Viewing the documentary, Pray For Our Sinners brought back painful memories. I suffered corporal punishment also (as did virtually all of my classmates). Sadly, in my experience lay teachers were equally culpable. 

In contrast, having been taught by seven or eight priests in St Pats in Navan, the experience was much more agreeable. The late Dr Patrick Randles, the subject of Pray for Our Sinners, is deserving of great praise for his campaign against this vile practice.

Fr Andrew Farrell was very much in the dock in the film. And, it would appear had serious questions to answer. In many ways, this is hardest of all to fathom. A man who contributed so much good to society (civil and religious ) in Navan, would appear to have been overly loyal to a teaching order which had too many ‘bad eggs’. As Brendan Behan’s brother, Dominic, once aptly remarked, many of them neither acted in a Christian or brotherly manner. One would dearly love to have found out Fr Farrell’s rationale, but sadly we will never know.

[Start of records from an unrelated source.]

**src/rtl/axi_w_upsize_packer.sv**
```systemverilog
// axi_w_upsize_packer
//   Packs narrow slave-side W beats into wide master-side W beats for a
//   narrow-to-wide AXI upsizer. Per-burst commands (start offset, size, length,
//   burst type) arrive from the AW path and are queued in a small FIFO.
//
// Ports
//   clk_i, rst_i                      clock / asynchronous active-high reset
//   cmd_valid_i/cmd_ready_o           burst command handshake
//   cmd_offset_i                      start byte offset inside the wide word
//   cmd_size_i, cmd_len_i, cmd_incr_i narrow AXI size, beats-1, INCR(1)/FIXED(0)
//   slv_w_*                           narrow W channel (input side)
//   mst_w_*                           wide W channel (output side, registered)
module axi_w_upsize_packer #(
    parameter int unsigned SI_DATA_WIDTH = 32,
    parameter int unsigned MI_DATA_WIDTH = 64,
    parameter int unsigned USER_WIDTH    = 1,
    parameter int unsigned CMD_DEPTH     = 4
) (
    input  logic                                 clk_i,
    input  logic                                 rst_i,
    input  logic                                 cmd_valid_i,
    output logic                                 cmd_ready_o,
    input  logic [$clog2(MI_DATA_WIDTH/8)-1:0]   cmd_offset_i,
    input  logic [2:0]                           cmd_size_i,
    input  logic [7:0]                           cmd_len_i,
    input  logic                                 cmd_incr_i,
    input  logic [SI_DATA_WIDTH-1:0]             slv_w_data,
    input  logic [SI_DATA_WIDTH/8-1:0]           slv_w_strb,
    input  logic [USER_WIDTH-1:0]                slv_w_user,
    input  logic                                 slv_w_last,
    input  logic                                 slv_w_valid,
    output logic                                 slv_w_ready,
    output logic [MI_DATA_WIDTH-1:0]             mst_w_data,
    output logic [MI_DATA_WIDTH/8-1:0]           mst_w_strb,
    output logic [USER_WIDTH-1:0]                mst_w_user,
    output logic                                 mst_w_last,
    output logic                                 mst_w_valid,
    input  logic                                 mst_w_ready
);
    localparam int unsigned SI_BYTES = SI_DATA_WIDTH / 8;
    localparam int unsigned MI_BYTES = MI_DATA_WIDTH / 8;
    localparam int unsigned OB       = $clog2(MI_BYTES);
    localparam int unsigned LB       = $clog2(SI_BYTES);
    localparam int unsigned LW       = OB - LB;
    localparam int unsigned PW       = $clog2(CMD_DEPTH);
    localparam int unsigned CW       = OB + 3 + 8 + 1;

    if ((MI_DATA_WIDTH % SI_DATA_WIDTH) != 0 || MI_DATA_WIDTH < 2 * SI_DATA_WIDTH) begin : g_bad_ratio
        $error("axi_w_upsize_packer: MI_DATA_WIDTH must be a multiple >= 2 of SI_DATA_WIDTH");
    end

    typedef enum logic {IDLE, ACTIVE} state_e;

    // Command FIFO
    logic [CW-1:0] fifo_mem_q [CMD_DEPTH];
    logic [PW:0]   wr_ptr_q, wr_ptr_d, rd_ptr_q, rd_ptr_d;
    logic          fifo_empty, fifo_full, push, pop;
    logic [OB-1:0] head_offset;
    logic [2:0]    head_size;
    logic [7:0]    head_len;
    logic          head_incr;

    assign fifo_empty  = (wr_ptr_q == rd_ptr_q);
    assign fifo_full   = (wr_ptr_q[PW] != rd_ptr_q[PW]) && (wr_ptr_q[PW-1:0] == rd_ptr_q[PW-1:0]);
    assign cmd_ready_o = !rst_i && !fifo_full;
    assign push        = cmd_valid_i && cmd_ready_o;
    assign {head_offset, head_size, head_len, head_incr} = fifo_mem_q[rd_ptr_q[PW-1:0]];

    always_ff @(posedge clk_i) begin
        if (push) begin
            fifo_mem_q[wr_ptr_q[PW-1:0]] <= {cmd_offset_i, cmd_size_i, cmd_len_i, cmd_incr_i};
        end
    end

    // Burst state, accumulator and output register
    state_e                   state_q, state_d;
    logic [OB-1:0]            addr_q, addr_d;
    logic [7:0]               cnt_q, cnt_d;
    logic [2:0]               size_q, size_d;
    logic                     incr_q, incr_d;
    logic [MI_DATA_WIDTH-1:0] acc_data_q, acc_data_d;
    logic [MI_BYTES-1:0]      acc_strb_q, acc_strb_d;
    logic [MI_DATA_WIDTH-1:0] out_data_q, out_data_d;
    logic [MI_BYTES-1:0]      out_strb_q, out_strb_d;
    logic [USER_WIDTH-1:0]    out_user_q, out_user_d;
    logic                     out_last_q, out_last_d;
    logic                     out_valid_q, out_valid_d;

    logic [OB-1:0]            step, addr_next;
    logic [LW-1:0]            lane;
    logic                     beat_completes, beat_fire, load;
    logic [MI_DATA_WIDTH-1:0] merged_data;
    logic [MI_BYTES-1:0]      merged_strb;

    assign mst_w_data  = out_data_q;
    assign mst_w_strb  = out_strb_q;
    assign mst_w_user  = out_user_q;
    assign mst_w_last  = out_last_q;
    assign mst_w_valid = out_valid_q;

    always_comb begin
        step           = OB'(1) << size_q;
        addr_next      = (addr_q & ~(step - OB'(1))) + step;
        lane           = addr_q[OB-1:LB];
        beat_completes = !incr_q || (cnt_q == '0) || (addr_next == '0);
    end

    assign slv_w_ready = (state_q == ACTIVE) && (!beat_completes || !out_valid_q || mst_w_ready);
    assign beat_fire   = slv_w_valid && slv_w_ready;

    // Data is merged per byte under strobe so several sub-lane beats (size < SI)
    // landing in the same lane do not clobber each other's bytes.
    always_comb begin
        merged_data = acc_data_q;
        merged_strb = acc_strb_q;
        for (int unsigned j = 0; j < MI_BYTES; j++) begin
            if (LW'(j / SI_BYTES) == lane && slv_w_strb[j % SI_BYTES]) begin
                merged_data[j*8 +: 8] = slv_w_data[(j % SI_BYTES)*8 +: 8];
                merged_strb[j]        = 1'b1;
            end
        end
    end

    always_comb begin
        state_d     = state_q;
        addr_d      = addr_q;
        cnt_d       = cnt_q;
        size_d      = size_q;
        incr_d      = incr_q;
        acc_data_d  = acc_data_q;
        acc_strb_d  = acc_strb_q;
        out_data_d  = out_data_q;
        out_strb_d  = out_strb_q;
        out_user_d  = out_user_q;
        out_last_d  = out_last_q;
        out_valid_d = out_valid_q && !mst_w_ready;
        load        = 1'b0;
        unique case (state_q)
            IDLE: begin
                if (!fifo_empty) begin
                    load    = 1'b1;
                    state_d = ACTIVE;
                end
            end
            ACTIVE: begin
                if (beat_fire) begin
                    cnt_d = cnt_q - 8'd1;
                    if (incr_q) begin
                        addr_d = addr_next;
                    end
                    if (beat_completes) begin
                        out_data_d  = merged_data;
                        out_strb_d  = merged_strb;
                        out_user_d  = slv_w_user;
                        out_last_d  = (cnt_q == '0);
                        out_valid_d = 1'b1;
                        acc_data_d  = '0;
                        acc_strb_d  = '0;
                    end else begin
                        acc_data_d  = merged_data;
                        acc_strb_d  = merged_strb;
                    end
                    // Chain straight into the next queued burst to avoid a bubble.
                    if (cnt_q == '0) begin
                        if (!fifo_empty) begin
                            load = 1'b1;
                        end else begin
                            state_d = IDLE;
                        end
                    end
                end
            end
            default: state_d = IDLE;
        endcase
        if (load) begin
            addr_d = head_offset;
            cnt_d  = head_len;
            size_d = head_size;
            incr_d = head_incr;
        end
        pop      = load;
        wr_ptr_d = wr_ptr_q + {{PW{1'b0}}, push};
        rd_ptr_d = rd_ptr_q + {{PW{1'b0}}, pop};
    end

    always_ff @(posedge clk_i or posedge rst_i) begin
        if (rst_i) begin
            state_q     <= IDLE;
            wr_ptr_q    <= '0;
            rd_ptr_q    <= '0;
            addr_q      <= '0;
            cnt_q       <= '0;
            size_q      <= '0;
            incr_q      <= 1'b0;
            acc_data_q  <= '0;
            acc_strb_q  <= '0;
            out_data_q  <= '0;
            out_strb_q  <= '0;
            out_user_q  <= '0;
            out_last_q  <= 1'b0;
            out_valid_q <= 1'b0;
        end else begin
            state_q     <= state_d;
            wr_ptr_q    <= wr_ptr_d;
            rd_ptr_q    <= rd_ptr_d;
            addr_q      <= addr_d;
            cnt_q       <= cnt_d;
            size_q      <= size_d;
            incr_q      <= incr_d;
            acc_data_q  <= acc_data_d;
            acc_strb_q  <= acc_strb_d;
            out_data_q  <= out_data_d;
            out_strb_q  <= out_strb_d;
            out_user_q  <= out_user_d;
            out_last_q  <= out_last_d;
            out_valid_q <= out_valid_d;
        end
    end

    a_slv_last_matches_cnt: assert property (@(posedge clk_i) disable iff (rst_i)
        beat_fire |-> (slv_w_last == (cnt_q == '0)));
    a_cmd_size_legal: assert property (@(posedge clk_i) disable iff (rst_i)
        push |-> (cmd_size_i <= 3'(LB)));
endmodule
```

My criticisms of the film are two-fold. Firstly, it did not compare and contrast with other, non-Catholic countries. For example, 27 states in the USA forcibly sterilised unmarried mothers at the behest of the eugenics advocate, Margaret Sanger, (who was also founder of the large pro-abortion organisation, Planned Parenthood). The secular Scandinavians took this a step further, with a combined abortion/sterilisation policy. The UK officially described unmarried mothers as “moral imbeciles” and carried out thousands of forced adoptions between the mid 1950s and 1970s, often at the behest of parents and social workers.

So ironically, while we were far from perfect, we were the best of a bad lot. Likewise with corporal punishment. The album The Wall by Pink Floyd was based on the band’s members experiences of cruel abuse in school in 1960s England. Prince Charles, soon to be King Charles III, was deliberately sent by his parents to a school where he suffered both corporal punishment and bullying by some of his fellow students. He was deemed to be too shy and introverted and this, bizarrely, was considered the appropriate treatment. He has spoken frequently of how traumatised he was by the experience.

Eric Conway

Navan

Co Meath

Big landlords must pay their fair share

Instead of tracking people with a few properties, the government should grow teeth and pursue the undertaxed, super-rich corporations for even a little more more tax. This money would house countless thousands of people.

Dr Florence Craven

Bracknagh

Co Offaly

Three-day abortion wait is demeaning

Our long experience as abortion rights campaigners tells us very few people voted ‘yes’ on May 25, 2018, because of the three-day waiting period, whatever Health Minister Stephen Donnelly may claim.

The claim is irrelevant anyway. The abortion review is to see what works and what doesn’t, what’s good law and what’s bad. And the three-day delay to abortion provision, besides being patronising, infantilising even, is bad law.

The World Health Organization says: “Mandatory waiting periods can have the effect of delaying care, which can jeopardise women’s ability to access safe, legal abortion services and demeans women as competent decision-makers.”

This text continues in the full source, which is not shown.